Die Bundesregierung hat beschlossen, die Rechte von Kindern im Grundgesetz zu verankern. Wie am 11. Januar.2021 bekannt wurde, soll Artikel 6 Absatz 2 des Grundgesetzes so geändert werden, dass Kinder politisch mehr beteiligt werden sowie ihr Wohl bei allen Entscheidungen mitbedacht werden muss.

Kinderrechte ins Grundgesetz 

Die Bundesregierung hat beschlossen, die Rechte von Kindern im Grundgesetz zu verankern. Wie am 11. Januar.2021 bekannt wurde, soll Artikel 6 Absatz 2 des Grundgesetzes so geändert werden, dass Kinder politisch mehr beteiligt werden sowie ihr Wohl bei allen Entscheidungen mitbedacht werden muss. Folgende Formulierung ist geplant: „ Die verfassungsmäßigen Rechte der Kinder einschließlich ihres Rechts auf Entwicklung zu eigenverantwortlichen Persönlichkeiten sind zu achten und zu schützen. Das Wohl des Kindes ist angemessen zu berücksichtigen. Der verfassungsrechtliche Anspruch von Kindern auf rechtliches Gehör ist zu wahren. Die Erstverantwortung der Eltern bleibt unberührt.“  Am Dienstag, 12. Januar 2021 wird es noch ein abschließendes Treffen der zuständigen Fachpolitiker:innen geben. 

Bereits seit 1994 setzt sich das Aktionsbündnis Kinderrechte ( https://kinderrechte-ins-grundgesetz.de/ ), bestehend aus dem Deutschen Kinderhilfswerk, dem Deutschen Kinderschutzbund und UNICEF Deutschland, für die vollständige Umsetzung der Kinderrechte ein. In Kooperation mit der deutschen Liga für das Kind, fordert das Bündnis, die Kinderrechte ins Grundgesetz aufzunehmen. Grundlage für diese Forderung ist die UN-Kinderrechtskonvention, die seit 1992 auch in Deutschland gilt. 

Aus Sicht des Aktionsbündnisses ist der Vorschlag, wie er nun auf dem Tisch liegt, unzureichend. Dies betreffe die Formulierungen zum Kindeswohl sowie zum Recht des Kindes auf Beteiligung, die hinter der UN-Kinderrechtskonvention und auch hinter der geltenden Rechtsprechung des Bundesverfassungsgerichts zurückbleiben.
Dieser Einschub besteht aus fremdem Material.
--- src/hdl/miniCfg.svh ---
`ifndef MINI_CFG_SVH
`define MINI_CFG_SVH

// Depth of the shared word memory
`define MEM_WORDS 256

// Word address width into the memory
`define MEM_AW 8

// Byte address of the run/halt control register on APB
`define CTRL_ADDR 32'h0000_1000

`endif

--- src/hdl/miniPkg.sv ---
package miniPkg;

    // Data or address word
    typedef logic [31:0] word_t;

    // Register number, R0 reads as zero
    typedef logic [3:0] regIdx_t;

    // Opcodes, MiniSRC numbering with the unused codes left out
    typedef enum logic [4:0] {
        opLd   = 5'b00000,
        opSt   = 5'b00010,
        opAdd  = 5'b00011,
        opSub  = 5'b00100,
        opAnd  = 5'b00101,
        opOr   = 5'b00110,
        opAddi = 5'b01100,
        opAndi = 5'b01101,
        opOri  = 5'b01110,
        opBr   = 5'b10011,
        opNop  = 5'b11010,
        opHlt  = 5'b11011
    } opcode_t;

    // Branch condition in bits 20..19, tested on ra
    typedef enum logic [1:0] {
        brZero    = 2'b00,
        brNonZero = 2'b01,
        brPos     = 2'b10,  // strictly greater than zero
        brNeg     = 2'b11
    } brCond_t;

    // ALU function
    typedef enum logic [1:0] {
        aluAdd = 2'b00,
        aluSub = 2'b01,
        aluAnd = 2'b10,
        aluOr  = 2'b11
    } aluOp_t;

    // Instruction steps
    typedef enum logic [2:0] {
        stepFetch, stepDecode, stepExecute, stepMemory, stepWriteBack, stepHalted
    } step_t;

endpackage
Das Kindeswohl müsse laut Aktionsbündnis ein vorrangig zu berücksichtigen der Gesichtspunkt sein und müsse auch in der Formulierung für die Grundgesetzesänderung zum Ausdruck kommen. Darüber hinaus dürfe die Beteiligung von Kindern sich nicht auf das rechtliche Gehör beschränken, sondern müsse als umfassendes Beteiligungsrecht formuliert werden.   
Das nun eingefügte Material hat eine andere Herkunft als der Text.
[src/hdl/miniCfg.svh]
`ifndef MINI_CFG_SVH
`define MINI_CFG_SVH

// Depth of the shared word memory
`define MEM_WORDS 256

// Word address width into the memory
`define MEM_AW 8

// Byte address of the run/halt control register on APB
`define CTRL_ADDR 32'h0000_1000

`endif

[src/hdl/miniPkg.sv]
package miniPkg;

    // Data or address word
    typedef logic [31:0] word_t;

    // Register number, R0 reads as zero
    typedef logic [3:0] regIdx_t;

    // Opcodes, MiniSRC numbering with the unused codes left out
    typedef enum logic [4:0] {
        opLd   = 5'b00000,
        opSt   = 5'b00010,
        opAdd  = 5'b00011,
        opSub  = 5'b00100,
        opAnd  = 5'b00101,
        opOr   = 5'b00110,
        opAddi = 5'b01100,
        opAndi = 5'b01101,
        opOri  = 5'b01110,
        opBr   = 5'b10011,
        opNop  = 5'b11010,
        opHlt  = 5'b11011
    } opcode_t;

    // Branch condition in bits 20..19, tested on ra
    typedef enum logic [1:0] {
        brZero    = 2'b00,
        brNonZero = 2'b01,
        brPos     = 2'b10,  // strictly greater than zero
        brNeg     = 2'b11
    } brCond_t;

    // ALU function
    typedef enum logic [1:0] {
        aluAdd = 2'b00,
        aluSub = 2'b01,
        aluAnd = 2'b10,
        aluOr  = 2'b11
    } aluOp_t;

    // Instruction steps
    typedef enum logic [2:0] {
        stepFetch, stepDecode, stepExecute, stepMemory, stepWriteBack, stepHalted
    } step_t;

endpackage

[src/hdl/dataPath.sv]
module dataPath (
    input  logic             iClk,
    input  logic             nRst,
    input  logic             run,
    // PC and address control
    input  logic             pcEn,
    input  logic             pcBranch,
    input  logic             irLoad,
    input  logic             maSel,
    // Register file and ALU control
    input  logic             rfWrite,
    input  miniPkg::regIdx_t rfAddrA,
    input  miniPkg::regIdx_t rfAddrB,
    input  miniPkg::regIdx_t rfAddrW,
    input  miniPkg::aluOp_t  aluOp,
    input  logic             immSel,
    input  logic             wbMemSel,
    input  miniPkg::word_t   imm,
    // Memory port
    input  logic             memReq,
    input  logic             memAck,
    input  miniPkg::word_t   memRData,
    output miniPkg::word_t   memAddr,
    output miniPkg::word_t   memWData,
    // Flags of the A register
    output logic             isZero,
    output logic             isNeg
);
    import miniPkg::*;

    word_t pc;
    word_t mar;
    word_t mdr;
    word_t aReg;
    word_t bReg;
    word_t zReg;
    word_t rdReg;
    word_t aluB;
    word_t aluY;
    word_t wbData;
    word_t rf [16];

    // PC in words, fetch steps by one, branch adds imm to the stepped PC
    always_ff @(posedge iClk or negedge nRst) begin
        if (!nRst) begin
            pc <= '0;
        end else if (run) begin
            pc <= '0;
        end else if (pcEn) begin
            pc <= pcBranch ? pc + imm : pc + 32'd1;
        end
    end

    // Register file, cleared on run so each program starts clean
    always_ff @(posedge iClk or negedge nRst) begin
        if (!nRst) begin
            for (int i = 0; i < 16; i++) begin
                rf[i] <= '0;
            end
        end else if (run) begin
            for (int i = 0; i < 16; i++) begin
                rf[i] <= '0;
            end
        end else if (rfWrite && rfAddrW != '0) begin
            rf[rfAddrW] <= wbData;
        end
    end

    // Operand, result and memory data registers
    always_ff @(posedge iClk) begin
        aReg <= rf[rfAddrA];
        bReg <= rf[rfAddrB];
        zReg <= aluY;
        mdr  <= bReg;
        // Load data only, instruction words go to the IR
        if (memAck && !irLoad) begin
            rdReg <= memRData;
        end
    end

    // Four-function ALU
    assign aluB = immSel ? imm : bReg;
    always_comb begin
        case (aluOp)
            aluAdd:  aluY = aReg + aluB;
            aluSub:  aluY = aReg - aluB;
            aluAnd:  aluY = aReg & aluB;
            default: aluY = aReg | aluB;
        endcase
    end

    // MAR follows PC, or the effective address for LD and ST
    always_ff @(posedge iClk or negedge nRst) begin
        if (!nRst) begin
            mar <= '0;
        end else begin
            mar <= run ? '0 : (maSel ? aluY : pc);
        end
    end

    assign wbData   = wbMemSel ? rdReg : zReg;
    assign memAddr  = mar;
    assign memWData = mdr;
    assign isZero   = (aReg == '0);
    assign isNeg    = aReg[31];

    // Address held steady across a stalled request
    assert property (@(posedge iClk) disable iff (!nRst)
        memReq && !memAck && !run |=> $stable(memAddr));

endmodule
Der Forderung des Aktionsbündnisses, schließt der Landesjugendring Mecklenburg-Vorpommern sich an. Die Beteiligung von Kindern und Jugendlichen in der Kommunalverfassung von Mecklenburg-Vorpommern zu verankern, ist nur eine Forderung des LJR M-V, welche unter anderem auf der Anhörungsreihe „Jung sein in Mecklenburg-Vorpommern“ diskutiert wurde.